## WORK ORDER
In the entries below, how many lines hold the string "floorplanning"? Answer with the number only.

## GIVEN ENTRIES
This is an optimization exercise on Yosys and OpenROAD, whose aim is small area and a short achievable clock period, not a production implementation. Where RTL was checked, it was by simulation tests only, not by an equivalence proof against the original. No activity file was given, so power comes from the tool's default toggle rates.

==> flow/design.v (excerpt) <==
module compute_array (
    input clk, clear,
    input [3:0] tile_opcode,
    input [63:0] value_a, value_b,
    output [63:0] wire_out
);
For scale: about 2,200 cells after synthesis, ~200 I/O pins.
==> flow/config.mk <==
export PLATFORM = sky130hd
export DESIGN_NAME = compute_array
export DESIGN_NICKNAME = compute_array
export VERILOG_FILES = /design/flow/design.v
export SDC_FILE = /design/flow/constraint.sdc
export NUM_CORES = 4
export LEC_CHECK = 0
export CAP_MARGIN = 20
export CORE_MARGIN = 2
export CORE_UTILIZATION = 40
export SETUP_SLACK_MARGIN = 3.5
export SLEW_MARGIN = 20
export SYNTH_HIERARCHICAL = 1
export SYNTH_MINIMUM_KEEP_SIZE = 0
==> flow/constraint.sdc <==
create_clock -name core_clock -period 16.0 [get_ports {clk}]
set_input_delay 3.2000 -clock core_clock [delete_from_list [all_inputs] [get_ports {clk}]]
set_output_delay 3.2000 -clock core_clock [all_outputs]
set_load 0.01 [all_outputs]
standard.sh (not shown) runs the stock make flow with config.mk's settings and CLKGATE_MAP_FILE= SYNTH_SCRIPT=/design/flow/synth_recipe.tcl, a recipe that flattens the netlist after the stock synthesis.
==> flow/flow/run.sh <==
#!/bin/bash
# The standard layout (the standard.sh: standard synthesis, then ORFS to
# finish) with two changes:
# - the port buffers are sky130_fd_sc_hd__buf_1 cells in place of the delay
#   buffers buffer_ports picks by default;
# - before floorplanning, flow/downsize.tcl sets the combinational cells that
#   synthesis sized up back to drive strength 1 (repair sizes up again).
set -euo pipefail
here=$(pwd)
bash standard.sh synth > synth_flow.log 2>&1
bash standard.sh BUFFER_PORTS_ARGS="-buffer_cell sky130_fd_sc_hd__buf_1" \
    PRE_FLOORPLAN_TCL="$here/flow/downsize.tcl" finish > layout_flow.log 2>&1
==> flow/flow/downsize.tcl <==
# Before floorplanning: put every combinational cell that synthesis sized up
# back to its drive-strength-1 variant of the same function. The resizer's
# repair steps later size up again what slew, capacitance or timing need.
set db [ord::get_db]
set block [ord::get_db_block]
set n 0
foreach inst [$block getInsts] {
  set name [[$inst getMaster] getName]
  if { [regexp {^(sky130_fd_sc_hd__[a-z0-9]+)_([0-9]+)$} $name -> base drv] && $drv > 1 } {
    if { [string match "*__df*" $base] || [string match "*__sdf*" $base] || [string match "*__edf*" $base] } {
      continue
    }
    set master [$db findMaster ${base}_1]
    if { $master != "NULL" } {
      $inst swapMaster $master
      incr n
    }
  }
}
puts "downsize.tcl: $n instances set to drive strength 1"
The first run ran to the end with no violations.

==

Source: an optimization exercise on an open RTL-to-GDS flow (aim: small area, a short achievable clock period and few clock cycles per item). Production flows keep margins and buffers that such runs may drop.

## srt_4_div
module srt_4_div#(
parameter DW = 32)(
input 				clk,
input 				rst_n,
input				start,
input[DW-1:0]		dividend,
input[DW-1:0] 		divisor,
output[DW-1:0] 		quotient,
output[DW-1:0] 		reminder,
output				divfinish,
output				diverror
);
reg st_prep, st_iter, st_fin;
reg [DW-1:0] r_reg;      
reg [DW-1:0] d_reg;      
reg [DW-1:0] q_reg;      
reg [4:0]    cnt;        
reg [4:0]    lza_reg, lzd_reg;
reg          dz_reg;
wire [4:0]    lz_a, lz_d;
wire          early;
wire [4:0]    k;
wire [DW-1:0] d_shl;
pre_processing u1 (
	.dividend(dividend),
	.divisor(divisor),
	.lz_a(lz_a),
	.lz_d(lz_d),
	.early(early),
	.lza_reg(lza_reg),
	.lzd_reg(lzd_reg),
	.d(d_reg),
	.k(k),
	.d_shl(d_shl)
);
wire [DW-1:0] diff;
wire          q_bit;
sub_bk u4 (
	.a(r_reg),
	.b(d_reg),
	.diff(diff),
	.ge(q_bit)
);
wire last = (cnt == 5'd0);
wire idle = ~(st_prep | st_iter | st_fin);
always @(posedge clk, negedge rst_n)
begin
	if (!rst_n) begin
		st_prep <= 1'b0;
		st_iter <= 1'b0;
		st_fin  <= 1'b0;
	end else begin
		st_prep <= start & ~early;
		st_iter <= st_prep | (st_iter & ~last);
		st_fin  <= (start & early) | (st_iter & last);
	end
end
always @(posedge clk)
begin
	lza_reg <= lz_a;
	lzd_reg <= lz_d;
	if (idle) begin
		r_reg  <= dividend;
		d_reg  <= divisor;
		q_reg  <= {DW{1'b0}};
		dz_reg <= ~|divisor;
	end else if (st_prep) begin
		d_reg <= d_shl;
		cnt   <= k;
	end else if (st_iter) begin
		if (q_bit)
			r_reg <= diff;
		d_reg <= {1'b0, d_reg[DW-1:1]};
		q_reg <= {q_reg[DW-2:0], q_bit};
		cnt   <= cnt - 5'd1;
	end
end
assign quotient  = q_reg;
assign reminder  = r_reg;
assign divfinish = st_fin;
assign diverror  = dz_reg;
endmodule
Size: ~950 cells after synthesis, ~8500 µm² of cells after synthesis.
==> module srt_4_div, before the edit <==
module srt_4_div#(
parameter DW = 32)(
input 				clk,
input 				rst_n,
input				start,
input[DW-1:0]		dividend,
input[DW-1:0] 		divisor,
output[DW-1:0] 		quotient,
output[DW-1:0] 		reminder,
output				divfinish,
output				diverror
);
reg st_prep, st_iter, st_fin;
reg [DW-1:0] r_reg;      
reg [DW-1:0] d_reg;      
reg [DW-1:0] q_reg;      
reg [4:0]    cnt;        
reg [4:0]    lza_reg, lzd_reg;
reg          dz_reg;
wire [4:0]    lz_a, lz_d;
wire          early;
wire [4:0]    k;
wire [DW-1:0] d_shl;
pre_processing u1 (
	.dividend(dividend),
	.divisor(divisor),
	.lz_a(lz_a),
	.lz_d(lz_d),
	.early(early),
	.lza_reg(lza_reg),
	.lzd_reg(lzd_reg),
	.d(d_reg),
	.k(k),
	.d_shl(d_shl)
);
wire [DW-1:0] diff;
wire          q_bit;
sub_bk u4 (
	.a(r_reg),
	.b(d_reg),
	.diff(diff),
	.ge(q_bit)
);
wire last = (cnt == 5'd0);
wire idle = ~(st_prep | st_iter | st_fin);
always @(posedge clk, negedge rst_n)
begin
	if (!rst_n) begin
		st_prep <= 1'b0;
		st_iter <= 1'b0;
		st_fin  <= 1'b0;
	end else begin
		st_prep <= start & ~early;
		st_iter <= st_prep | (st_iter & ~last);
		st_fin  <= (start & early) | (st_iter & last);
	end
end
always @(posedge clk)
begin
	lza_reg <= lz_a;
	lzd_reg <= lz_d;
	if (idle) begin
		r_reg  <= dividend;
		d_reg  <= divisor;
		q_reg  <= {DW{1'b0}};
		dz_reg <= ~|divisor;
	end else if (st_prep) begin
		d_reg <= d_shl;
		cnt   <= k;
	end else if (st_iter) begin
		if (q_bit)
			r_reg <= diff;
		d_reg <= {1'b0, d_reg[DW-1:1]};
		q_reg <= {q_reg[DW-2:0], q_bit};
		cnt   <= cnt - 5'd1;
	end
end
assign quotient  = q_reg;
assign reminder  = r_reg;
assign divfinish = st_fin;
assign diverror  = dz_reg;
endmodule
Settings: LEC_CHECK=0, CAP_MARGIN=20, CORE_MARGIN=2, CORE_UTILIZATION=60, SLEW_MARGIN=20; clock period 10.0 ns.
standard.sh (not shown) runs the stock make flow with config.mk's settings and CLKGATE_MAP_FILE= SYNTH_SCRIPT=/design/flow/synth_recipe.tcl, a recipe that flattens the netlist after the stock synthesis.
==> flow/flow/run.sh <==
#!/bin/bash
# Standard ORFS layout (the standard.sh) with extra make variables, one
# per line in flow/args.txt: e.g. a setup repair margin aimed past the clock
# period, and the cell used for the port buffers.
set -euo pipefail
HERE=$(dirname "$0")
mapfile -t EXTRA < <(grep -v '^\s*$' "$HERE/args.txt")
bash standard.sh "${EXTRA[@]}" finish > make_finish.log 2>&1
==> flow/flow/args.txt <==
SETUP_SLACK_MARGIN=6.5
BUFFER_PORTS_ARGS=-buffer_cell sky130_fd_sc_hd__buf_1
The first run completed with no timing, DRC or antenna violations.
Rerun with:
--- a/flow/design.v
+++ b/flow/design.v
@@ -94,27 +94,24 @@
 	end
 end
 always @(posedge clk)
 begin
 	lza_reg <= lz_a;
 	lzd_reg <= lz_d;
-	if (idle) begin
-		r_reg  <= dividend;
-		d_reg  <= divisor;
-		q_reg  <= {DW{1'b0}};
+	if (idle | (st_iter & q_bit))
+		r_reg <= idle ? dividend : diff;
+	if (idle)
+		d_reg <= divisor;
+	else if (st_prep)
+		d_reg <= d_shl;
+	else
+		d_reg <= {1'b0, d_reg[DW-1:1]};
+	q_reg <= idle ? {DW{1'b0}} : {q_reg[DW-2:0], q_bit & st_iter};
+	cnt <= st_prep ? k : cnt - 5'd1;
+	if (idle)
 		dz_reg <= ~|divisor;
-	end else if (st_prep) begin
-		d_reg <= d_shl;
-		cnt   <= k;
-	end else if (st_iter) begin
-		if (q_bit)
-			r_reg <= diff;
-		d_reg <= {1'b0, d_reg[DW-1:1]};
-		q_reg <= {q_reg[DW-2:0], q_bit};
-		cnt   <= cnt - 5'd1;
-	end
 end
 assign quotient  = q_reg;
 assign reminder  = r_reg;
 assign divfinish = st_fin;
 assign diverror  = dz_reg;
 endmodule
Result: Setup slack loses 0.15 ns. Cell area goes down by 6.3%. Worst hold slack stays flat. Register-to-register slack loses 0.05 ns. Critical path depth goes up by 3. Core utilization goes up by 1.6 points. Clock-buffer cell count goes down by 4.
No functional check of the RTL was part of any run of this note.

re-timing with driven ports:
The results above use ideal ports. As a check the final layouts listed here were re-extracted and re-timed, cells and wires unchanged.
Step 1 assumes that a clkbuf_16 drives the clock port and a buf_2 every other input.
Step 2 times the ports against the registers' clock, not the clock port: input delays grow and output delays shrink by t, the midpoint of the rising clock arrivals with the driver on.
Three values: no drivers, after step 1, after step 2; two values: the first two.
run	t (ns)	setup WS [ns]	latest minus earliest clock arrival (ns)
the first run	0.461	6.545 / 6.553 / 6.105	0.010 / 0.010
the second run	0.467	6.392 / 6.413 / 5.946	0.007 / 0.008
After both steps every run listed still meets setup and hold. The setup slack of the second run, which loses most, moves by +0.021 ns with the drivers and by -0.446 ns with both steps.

## ANSWER TO THIS TASK
2